Read part one of Australia’s worst individual climate culprits here, part two here, and the full list of corporate culprits here.
Crikey‘s list of criteria for determining Australia’s worst climate culprits encompasses their role in setting climate policy, the level of emissions they’re responsible for, how much political influence their companies wield to undermine climate action and how they can influence public debate and political reactions.

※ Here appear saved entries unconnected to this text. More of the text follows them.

### config.mk
export PLATFORM = sky130hd
export DESIGN_NAME = arth_scheduler
export DESIGN_NICKNAME = d
export VERILOG_FILES = /design/src/rtl/arth_scheduler_pkg.sv /design/src/rtl/arth_scheduler_rr_arb2.sv /design/src/rtl/arth_scheduler.sv
export SDC_FILE = /design/constraint.sdc
export NUM_CORES = 1
export LEC_CHECK = 0
export BUFFER_PORTS_ARGS = -buffer_cell sky130_fd_sc_hd__buf_2
export CAP_MARGIN = 20
export CORE_MARGIN = 1
export CORE_UTILIZATION = 47
export CTS_CLUSTER_DIAMETER = 50
export DETAILED_ROUTE_END_ITERATION = 8
export PLACE_DENSITY = 0.84
export SYNTH_ARGS = -nofsm -noshare
export SYNTH_HDL_FRONTEND = slang
export SYNTH_SLANG_ARGS = --single-unit
export TNS_END_PERCENT = 10
### constraint.sdc
create_clock -name clock -period 3.7 [get_ports clock]
set_clock_uncertainty 0.05 [all_clocks]
set_input_delay 0.74 -clock clock [delete_from_list [all_inputs] [get_ports clock]]
set_output_delay 0.74 -clock clock [all_outputs]
set_load 0.05 [all_outputs]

The list is headed by Clive Palmer, Scott Morrison and Rupert Murdoch; yesterday, we added Barnaby Joyce, Grant King and Richard Goyder. Today, we’ve unearthed even more:
Keith Spence
As chair of Santos, fossil-fuel industry veteran Keith Spence leads Australia’s joint-worst climate culprit, a colossal greenhouse emitter dedicated to influencing politicians to deliver for his company through massive political donations and a network of former and current political staffers. When the history of how the world entered a climate catastrophe is written decades from now, it will be littered with corporate culprits like Spence and Woodside’s Richard Goyder.
Angus Taylor
While of limited political talent and prone to scandal, the climate denialist Liberal has been Morrison’s point man on his program of supporting fossil-fuel industries and delaying climate action. His latest initiative in his “No Coal Company Left Behind” program is his so-called CoalKeeper tax, which would inflate household energy bills by up to $400 a year to keep his party’s coal industry donors going. The states and territories have headed that one off for the moment, but expect Taylor to keep fighting for fossil fuels.
Gina Rinehart
While Rinehart keeps a lower profile than other mining magnates, she’s a key backer of Joyce and has extensive interests in coal via Hancock Prospecting’s joint venture with India’s GVK to export coal from the Galilee Basin in Queensland. Rinehart is an active climate denialist who funds denialist outfits like the Institute of Public Affairs, and claims to know no scientists “who believe adding more carbon dioxide to the atmosphere will have any significant effect on climate change”.